### Supplied information
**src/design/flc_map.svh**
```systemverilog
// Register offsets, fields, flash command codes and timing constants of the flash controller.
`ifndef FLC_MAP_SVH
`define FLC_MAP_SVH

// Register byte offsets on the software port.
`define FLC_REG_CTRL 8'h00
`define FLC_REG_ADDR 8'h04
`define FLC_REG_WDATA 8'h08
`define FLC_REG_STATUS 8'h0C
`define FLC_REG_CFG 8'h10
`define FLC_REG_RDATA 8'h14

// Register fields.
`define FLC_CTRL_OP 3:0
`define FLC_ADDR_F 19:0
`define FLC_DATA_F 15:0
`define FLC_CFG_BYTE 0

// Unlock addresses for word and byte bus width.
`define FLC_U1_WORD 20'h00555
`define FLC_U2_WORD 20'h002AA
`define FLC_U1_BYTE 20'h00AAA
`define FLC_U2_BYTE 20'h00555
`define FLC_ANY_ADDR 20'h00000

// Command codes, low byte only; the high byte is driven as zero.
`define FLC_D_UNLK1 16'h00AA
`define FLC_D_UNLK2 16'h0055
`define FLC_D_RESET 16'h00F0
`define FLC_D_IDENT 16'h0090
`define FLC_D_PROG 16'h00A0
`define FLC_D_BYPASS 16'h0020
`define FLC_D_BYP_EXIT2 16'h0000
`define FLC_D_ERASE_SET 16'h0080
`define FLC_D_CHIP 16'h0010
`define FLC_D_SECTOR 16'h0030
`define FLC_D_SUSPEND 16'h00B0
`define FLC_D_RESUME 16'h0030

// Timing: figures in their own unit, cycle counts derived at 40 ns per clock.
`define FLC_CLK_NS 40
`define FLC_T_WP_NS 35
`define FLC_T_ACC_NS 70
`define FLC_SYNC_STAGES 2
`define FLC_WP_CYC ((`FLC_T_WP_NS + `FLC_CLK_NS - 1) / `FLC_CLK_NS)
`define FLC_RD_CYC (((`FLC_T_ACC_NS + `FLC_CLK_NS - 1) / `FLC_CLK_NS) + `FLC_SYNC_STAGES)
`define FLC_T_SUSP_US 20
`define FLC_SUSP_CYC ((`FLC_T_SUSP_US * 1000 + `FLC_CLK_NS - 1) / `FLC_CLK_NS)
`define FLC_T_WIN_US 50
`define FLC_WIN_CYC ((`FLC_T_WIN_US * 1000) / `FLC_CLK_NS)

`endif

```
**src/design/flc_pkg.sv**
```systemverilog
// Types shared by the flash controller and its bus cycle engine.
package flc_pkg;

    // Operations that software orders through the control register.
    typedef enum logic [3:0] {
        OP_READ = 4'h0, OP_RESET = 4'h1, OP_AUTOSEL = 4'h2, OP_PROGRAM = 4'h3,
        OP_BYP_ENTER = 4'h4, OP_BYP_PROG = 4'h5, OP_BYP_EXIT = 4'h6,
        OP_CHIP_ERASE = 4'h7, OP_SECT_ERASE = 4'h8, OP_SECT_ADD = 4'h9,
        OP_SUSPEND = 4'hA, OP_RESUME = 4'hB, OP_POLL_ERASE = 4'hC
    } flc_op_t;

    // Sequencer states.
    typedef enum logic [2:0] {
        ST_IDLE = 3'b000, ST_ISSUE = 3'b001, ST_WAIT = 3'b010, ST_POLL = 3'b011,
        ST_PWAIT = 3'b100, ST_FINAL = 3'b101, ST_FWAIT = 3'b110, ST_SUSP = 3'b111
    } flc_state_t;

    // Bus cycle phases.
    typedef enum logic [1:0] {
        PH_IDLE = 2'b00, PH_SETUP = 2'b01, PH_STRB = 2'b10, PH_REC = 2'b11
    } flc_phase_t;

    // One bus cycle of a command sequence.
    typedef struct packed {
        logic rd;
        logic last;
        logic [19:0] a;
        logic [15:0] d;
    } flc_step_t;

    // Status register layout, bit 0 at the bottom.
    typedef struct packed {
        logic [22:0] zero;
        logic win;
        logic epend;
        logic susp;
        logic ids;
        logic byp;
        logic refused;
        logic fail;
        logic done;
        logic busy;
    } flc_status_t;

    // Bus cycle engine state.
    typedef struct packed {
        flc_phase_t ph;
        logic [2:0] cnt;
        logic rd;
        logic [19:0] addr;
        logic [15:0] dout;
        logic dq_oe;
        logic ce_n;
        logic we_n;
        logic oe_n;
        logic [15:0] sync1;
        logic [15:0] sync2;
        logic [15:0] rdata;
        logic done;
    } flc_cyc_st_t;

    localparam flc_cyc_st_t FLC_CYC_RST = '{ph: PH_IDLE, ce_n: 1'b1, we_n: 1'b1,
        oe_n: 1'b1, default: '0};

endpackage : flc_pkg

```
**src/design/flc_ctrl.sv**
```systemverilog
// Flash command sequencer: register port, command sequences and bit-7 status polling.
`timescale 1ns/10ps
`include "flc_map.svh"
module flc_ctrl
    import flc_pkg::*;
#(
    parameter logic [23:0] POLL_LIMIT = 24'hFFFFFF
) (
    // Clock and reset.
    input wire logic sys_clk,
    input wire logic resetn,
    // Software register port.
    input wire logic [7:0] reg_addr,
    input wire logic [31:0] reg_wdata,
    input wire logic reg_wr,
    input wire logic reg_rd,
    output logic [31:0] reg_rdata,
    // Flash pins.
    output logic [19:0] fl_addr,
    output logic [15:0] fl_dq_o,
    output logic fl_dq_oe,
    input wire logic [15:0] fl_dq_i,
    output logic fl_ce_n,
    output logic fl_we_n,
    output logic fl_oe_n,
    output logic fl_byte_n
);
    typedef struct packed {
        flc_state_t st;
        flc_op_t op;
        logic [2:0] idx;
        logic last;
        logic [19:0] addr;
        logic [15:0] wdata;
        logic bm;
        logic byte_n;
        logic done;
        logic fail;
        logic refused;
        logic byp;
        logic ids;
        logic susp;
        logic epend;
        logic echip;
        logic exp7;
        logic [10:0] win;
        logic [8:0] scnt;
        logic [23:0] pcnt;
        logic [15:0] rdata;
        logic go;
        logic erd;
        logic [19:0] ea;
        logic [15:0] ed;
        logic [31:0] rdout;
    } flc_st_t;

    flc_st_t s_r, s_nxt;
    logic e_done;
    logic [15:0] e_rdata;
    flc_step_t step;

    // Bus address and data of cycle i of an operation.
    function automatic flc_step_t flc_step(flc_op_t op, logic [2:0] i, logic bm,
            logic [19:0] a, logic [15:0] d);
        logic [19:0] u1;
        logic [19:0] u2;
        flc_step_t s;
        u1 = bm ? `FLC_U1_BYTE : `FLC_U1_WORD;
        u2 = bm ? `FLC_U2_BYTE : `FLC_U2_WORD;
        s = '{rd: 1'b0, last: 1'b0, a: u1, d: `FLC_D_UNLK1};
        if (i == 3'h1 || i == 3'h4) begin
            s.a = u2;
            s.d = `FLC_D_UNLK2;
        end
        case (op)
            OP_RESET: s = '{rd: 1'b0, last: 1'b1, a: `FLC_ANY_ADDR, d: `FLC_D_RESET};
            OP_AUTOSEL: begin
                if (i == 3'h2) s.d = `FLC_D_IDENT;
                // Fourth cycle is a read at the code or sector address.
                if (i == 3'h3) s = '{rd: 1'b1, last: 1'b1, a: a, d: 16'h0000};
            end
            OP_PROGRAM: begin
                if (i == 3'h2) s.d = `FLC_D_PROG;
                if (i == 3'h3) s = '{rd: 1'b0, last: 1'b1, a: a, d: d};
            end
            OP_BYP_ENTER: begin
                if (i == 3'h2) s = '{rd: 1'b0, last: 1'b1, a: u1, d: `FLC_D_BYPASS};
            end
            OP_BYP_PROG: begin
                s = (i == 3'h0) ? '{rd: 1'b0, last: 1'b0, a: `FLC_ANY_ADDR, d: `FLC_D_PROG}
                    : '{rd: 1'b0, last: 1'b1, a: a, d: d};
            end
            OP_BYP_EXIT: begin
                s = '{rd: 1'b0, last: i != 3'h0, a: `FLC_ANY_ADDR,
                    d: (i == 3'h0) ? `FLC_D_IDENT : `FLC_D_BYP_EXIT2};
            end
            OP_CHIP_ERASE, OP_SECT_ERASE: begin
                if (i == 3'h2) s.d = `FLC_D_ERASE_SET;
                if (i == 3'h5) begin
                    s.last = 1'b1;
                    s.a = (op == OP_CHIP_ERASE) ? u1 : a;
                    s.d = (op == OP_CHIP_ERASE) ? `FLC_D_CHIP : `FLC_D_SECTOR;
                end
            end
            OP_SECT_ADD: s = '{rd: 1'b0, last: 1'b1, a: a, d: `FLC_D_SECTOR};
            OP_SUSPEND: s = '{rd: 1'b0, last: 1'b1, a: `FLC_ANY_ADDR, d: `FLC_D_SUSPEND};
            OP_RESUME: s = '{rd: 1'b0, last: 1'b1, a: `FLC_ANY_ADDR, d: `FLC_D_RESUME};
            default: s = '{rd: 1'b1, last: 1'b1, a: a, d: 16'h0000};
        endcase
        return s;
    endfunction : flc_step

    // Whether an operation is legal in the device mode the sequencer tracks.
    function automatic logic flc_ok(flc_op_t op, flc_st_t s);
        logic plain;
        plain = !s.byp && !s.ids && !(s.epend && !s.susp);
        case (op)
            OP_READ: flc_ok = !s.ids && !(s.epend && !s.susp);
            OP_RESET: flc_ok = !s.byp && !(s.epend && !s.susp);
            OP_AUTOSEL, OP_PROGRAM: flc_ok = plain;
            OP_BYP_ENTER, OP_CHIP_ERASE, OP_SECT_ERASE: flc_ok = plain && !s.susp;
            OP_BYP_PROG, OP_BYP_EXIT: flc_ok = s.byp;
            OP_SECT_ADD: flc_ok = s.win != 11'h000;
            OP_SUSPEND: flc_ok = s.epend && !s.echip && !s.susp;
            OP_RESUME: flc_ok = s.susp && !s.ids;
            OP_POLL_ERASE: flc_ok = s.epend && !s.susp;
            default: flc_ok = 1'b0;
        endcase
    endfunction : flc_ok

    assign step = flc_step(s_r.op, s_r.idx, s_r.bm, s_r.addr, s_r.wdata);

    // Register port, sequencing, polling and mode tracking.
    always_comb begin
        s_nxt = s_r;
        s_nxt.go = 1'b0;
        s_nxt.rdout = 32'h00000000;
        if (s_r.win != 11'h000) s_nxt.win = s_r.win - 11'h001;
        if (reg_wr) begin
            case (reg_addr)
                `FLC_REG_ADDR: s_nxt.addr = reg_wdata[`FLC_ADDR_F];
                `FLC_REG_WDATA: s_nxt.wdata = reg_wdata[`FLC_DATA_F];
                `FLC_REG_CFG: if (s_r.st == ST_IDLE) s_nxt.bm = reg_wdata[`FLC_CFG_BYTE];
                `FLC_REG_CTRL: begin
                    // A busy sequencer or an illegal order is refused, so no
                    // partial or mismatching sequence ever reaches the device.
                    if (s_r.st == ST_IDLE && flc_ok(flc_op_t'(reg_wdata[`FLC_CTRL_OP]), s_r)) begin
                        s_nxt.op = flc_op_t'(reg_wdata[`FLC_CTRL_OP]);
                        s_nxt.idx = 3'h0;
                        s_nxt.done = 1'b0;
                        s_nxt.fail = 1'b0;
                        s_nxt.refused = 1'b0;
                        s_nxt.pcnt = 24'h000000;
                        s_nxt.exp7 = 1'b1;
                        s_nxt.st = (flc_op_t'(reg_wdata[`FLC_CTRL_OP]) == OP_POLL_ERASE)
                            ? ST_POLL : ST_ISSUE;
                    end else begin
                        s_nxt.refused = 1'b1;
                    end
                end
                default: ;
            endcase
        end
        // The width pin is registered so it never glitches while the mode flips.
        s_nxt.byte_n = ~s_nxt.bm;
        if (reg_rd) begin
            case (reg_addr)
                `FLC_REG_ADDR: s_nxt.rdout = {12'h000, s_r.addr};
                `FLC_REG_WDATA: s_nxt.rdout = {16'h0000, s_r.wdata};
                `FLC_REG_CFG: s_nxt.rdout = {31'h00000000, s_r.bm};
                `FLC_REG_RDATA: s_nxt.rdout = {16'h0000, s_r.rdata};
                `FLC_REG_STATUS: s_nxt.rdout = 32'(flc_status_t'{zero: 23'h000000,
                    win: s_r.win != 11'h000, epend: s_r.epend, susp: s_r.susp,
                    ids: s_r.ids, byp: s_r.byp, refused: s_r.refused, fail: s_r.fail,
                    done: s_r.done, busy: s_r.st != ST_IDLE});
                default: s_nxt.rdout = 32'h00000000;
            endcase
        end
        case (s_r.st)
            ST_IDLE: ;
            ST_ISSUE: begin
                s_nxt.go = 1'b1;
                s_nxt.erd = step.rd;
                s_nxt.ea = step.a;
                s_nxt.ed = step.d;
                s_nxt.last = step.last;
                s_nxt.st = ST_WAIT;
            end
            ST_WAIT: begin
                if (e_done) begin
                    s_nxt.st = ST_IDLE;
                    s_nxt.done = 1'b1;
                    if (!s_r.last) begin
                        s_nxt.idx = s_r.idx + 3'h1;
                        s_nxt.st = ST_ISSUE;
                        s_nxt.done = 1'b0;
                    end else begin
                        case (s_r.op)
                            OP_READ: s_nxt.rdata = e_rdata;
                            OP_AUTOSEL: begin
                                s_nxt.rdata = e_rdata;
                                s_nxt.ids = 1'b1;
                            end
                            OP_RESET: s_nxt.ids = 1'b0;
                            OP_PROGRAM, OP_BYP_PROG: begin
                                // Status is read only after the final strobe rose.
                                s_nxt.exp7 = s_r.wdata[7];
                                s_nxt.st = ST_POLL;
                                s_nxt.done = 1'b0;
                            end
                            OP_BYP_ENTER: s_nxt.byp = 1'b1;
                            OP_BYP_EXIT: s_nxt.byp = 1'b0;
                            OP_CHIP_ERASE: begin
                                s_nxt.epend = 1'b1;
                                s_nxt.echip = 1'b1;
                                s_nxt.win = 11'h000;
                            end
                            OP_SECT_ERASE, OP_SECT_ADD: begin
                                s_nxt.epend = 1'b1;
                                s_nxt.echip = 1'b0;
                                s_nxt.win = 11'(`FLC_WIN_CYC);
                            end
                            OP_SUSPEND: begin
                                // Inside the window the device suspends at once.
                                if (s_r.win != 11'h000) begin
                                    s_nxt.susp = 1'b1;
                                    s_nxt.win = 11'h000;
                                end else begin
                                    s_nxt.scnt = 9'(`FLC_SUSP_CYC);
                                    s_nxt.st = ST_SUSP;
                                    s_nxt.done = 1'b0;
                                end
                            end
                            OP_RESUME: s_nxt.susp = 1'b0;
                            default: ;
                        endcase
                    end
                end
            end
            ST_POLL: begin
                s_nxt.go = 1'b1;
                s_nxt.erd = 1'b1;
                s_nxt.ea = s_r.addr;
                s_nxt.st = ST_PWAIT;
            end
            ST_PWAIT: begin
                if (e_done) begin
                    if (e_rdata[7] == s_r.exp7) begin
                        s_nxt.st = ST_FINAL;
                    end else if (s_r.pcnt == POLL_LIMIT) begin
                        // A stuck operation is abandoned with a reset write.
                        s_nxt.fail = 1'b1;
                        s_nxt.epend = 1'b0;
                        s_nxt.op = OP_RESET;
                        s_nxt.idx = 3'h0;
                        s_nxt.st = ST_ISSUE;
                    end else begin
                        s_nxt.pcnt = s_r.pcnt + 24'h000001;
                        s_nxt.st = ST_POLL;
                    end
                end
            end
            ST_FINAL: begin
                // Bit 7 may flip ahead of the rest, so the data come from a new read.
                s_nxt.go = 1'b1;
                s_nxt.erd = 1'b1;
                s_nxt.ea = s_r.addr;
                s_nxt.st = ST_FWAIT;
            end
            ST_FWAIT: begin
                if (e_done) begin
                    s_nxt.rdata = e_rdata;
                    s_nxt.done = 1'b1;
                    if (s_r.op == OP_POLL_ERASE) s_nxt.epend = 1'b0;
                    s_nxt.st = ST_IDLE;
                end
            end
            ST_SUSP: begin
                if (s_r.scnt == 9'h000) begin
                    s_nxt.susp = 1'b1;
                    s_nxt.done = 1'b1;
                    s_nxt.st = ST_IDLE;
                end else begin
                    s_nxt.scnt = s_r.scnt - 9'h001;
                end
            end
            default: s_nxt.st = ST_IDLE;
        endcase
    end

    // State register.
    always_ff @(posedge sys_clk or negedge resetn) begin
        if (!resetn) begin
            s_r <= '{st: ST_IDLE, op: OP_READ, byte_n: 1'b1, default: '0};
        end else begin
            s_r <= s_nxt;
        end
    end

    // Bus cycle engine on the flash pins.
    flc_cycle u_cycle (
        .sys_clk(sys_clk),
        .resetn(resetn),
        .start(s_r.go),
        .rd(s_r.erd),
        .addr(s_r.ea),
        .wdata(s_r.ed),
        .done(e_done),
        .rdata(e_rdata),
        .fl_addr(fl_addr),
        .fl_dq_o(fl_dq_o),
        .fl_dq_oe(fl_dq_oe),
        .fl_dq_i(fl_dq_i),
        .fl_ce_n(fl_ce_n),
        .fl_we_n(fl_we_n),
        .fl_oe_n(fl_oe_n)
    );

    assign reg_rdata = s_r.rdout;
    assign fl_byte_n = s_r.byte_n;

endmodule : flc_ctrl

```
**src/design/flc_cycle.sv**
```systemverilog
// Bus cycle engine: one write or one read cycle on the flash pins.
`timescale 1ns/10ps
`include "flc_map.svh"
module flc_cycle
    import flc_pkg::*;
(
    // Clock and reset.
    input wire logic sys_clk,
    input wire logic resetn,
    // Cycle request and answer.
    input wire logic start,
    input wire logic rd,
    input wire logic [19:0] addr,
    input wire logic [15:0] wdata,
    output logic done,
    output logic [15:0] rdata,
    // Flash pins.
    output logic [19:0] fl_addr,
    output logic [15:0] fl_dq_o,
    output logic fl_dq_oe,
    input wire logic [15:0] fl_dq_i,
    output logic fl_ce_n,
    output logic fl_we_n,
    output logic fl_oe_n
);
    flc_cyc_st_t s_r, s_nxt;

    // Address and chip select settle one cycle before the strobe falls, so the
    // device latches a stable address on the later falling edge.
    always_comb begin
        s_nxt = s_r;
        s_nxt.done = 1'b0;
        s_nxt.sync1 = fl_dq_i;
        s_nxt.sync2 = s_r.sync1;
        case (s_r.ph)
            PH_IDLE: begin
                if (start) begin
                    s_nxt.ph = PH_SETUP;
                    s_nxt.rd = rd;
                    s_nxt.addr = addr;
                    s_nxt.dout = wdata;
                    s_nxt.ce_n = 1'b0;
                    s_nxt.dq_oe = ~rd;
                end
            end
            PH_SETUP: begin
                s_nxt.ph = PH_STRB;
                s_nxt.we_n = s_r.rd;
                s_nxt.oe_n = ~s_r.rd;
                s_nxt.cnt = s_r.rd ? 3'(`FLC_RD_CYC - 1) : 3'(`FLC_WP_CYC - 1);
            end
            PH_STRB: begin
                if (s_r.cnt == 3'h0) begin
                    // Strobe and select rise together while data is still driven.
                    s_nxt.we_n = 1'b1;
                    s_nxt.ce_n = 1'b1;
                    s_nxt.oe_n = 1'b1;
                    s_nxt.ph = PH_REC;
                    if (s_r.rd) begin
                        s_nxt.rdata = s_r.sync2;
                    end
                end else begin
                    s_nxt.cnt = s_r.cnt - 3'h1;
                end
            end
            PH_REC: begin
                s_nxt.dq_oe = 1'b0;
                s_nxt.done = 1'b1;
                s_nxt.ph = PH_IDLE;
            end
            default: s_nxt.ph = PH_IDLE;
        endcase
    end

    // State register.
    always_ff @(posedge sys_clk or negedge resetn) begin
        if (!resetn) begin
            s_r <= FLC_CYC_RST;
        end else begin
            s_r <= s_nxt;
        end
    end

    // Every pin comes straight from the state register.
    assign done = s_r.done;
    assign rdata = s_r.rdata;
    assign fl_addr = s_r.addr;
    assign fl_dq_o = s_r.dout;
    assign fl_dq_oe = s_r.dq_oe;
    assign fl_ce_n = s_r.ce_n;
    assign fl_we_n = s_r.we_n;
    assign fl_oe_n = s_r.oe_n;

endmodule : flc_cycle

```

--

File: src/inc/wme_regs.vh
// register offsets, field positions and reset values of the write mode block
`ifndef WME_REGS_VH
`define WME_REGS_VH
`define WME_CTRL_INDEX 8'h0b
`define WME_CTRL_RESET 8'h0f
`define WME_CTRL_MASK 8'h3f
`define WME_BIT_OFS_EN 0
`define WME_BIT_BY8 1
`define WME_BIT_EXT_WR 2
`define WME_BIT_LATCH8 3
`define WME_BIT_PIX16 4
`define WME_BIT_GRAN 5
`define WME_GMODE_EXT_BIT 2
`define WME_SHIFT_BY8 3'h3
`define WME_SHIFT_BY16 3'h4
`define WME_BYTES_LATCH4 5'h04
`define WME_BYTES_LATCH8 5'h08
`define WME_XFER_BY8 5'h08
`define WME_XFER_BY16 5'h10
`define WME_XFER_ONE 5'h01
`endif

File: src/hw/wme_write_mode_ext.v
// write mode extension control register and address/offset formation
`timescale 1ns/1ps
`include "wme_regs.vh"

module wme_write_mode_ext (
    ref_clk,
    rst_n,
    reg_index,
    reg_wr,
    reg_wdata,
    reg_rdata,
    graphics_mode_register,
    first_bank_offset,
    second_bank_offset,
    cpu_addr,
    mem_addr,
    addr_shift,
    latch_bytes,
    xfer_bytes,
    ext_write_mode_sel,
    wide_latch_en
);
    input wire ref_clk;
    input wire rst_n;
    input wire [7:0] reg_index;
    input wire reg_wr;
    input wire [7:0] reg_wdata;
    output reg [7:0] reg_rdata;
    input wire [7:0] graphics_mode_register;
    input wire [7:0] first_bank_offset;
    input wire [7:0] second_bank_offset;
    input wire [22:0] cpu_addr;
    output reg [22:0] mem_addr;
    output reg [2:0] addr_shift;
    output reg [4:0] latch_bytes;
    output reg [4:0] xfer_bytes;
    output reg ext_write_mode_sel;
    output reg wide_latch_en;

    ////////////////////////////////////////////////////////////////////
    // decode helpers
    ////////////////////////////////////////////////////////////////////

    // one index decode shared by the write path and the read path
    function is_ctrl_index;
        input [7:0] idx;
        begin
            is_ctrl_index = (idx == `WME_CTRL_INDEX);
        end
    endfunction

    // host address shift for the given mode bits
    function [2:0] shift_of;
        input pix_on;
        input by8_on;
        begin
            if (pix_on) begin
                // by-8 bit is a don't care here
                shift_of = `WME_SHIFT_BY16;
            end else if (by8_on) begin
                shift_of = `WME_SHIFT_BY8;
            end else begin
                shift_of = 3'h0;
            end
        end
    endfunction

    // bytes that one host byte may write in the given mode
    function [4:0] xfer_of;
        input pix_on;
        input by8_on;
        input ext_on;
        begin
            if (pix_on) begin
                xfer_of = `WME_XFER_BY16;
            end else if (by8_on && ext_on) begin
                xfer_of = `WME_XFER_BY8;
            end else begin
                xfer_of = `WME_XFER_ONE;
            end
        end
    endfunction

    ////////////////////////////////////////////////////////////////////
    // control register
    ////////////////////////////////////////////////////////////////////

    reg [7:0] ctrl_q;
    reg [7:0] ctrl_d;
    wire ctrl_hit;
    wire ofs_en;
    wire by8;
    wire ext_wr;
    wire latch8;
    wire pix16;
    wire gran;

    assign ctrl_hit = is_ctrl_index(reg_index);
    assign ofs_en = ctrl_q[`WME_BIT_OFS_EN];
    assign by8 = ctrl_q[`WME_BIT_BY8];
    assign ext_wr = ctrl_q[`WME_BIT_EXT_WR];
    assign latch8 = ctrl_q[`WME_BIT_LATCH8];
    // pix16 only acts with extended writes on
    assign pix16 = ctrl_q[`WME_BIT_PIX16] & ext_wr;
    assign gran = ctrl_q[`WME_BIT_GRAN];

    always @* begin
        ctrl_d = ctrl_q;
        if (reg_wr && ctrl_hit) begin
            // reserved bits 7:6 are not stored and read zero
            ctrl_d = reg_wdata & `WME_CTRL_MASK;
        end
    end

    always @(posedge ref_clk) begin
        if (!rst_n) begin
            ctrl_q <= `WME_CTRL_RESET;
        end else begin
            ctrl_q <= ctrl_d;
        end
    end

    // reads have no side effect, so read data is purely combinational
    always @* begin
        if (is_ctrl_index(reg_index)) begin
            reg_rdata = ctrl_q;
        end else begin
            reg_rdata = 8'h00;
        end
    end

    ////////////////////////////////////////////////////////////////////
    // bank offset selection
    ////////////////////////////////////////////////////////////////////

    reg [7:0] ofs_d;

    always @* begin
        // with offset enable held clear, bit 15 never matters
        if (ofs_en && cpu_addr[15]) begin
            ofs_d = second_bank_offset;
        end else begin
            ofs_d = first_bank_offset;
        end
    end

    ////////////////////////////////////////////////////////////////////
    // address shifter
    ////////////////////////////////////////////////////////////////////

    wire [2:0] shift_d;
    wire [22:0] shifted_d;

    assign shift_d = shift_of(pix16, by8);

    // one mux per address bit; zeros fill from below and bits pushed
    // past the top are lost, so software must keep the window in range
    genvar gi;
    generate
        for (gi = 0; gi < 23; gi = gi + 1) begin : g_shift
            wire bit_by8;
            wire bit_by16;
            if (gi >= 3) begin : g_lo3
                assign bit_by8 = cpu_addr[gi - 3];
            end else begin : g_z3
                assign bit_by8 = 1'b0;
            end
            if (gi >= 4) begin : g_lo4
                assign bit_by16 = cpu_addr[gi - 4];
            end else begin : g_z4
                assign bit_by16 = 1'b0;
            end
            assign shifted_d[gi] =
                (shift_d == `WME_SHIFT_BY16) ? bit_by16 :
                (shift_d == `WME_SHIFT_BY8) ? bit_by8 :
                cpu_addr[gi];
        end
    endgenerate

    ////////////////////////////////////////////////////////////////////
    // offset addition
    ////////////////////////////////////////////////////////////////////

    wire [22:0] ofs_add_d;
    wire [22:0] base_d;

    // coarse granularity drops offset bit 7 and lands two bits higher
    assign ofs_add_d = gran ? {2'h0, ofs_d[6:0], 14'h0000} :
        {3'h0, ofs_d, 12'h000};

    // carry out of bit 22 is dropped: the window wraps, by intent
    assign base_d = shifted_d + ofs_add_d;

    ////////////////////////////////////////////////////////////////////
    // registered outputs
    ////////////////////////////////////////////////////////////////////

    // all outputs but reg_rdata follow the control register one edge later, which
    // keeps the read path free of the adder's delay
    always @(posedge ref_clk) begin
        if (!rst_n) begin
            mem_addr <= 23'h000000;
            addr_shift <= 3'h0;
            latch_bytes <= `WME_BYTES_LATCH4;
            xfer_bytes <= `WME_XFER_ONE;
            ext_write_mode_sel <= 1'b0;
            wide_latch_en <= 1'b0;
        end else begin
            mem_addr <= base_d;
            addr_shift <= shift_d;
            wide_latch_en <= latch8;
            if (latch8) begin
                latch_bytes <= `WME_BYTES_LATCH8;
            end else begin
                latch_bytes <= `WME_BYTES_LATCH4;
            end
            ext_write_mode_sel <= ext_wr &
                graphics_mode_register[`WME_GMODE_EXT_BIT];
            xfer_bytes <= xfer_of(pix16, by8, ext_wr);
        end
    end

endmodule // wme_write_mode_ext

### Activity
Which lines in the listing above hold the word "only"? Show each of them.

### Answer for this exercise
// Command codes, low byte only; the high byte is driven as zero.
                                // Status is read only after the final strobe rose.
    // pix16 only acts with extended writes on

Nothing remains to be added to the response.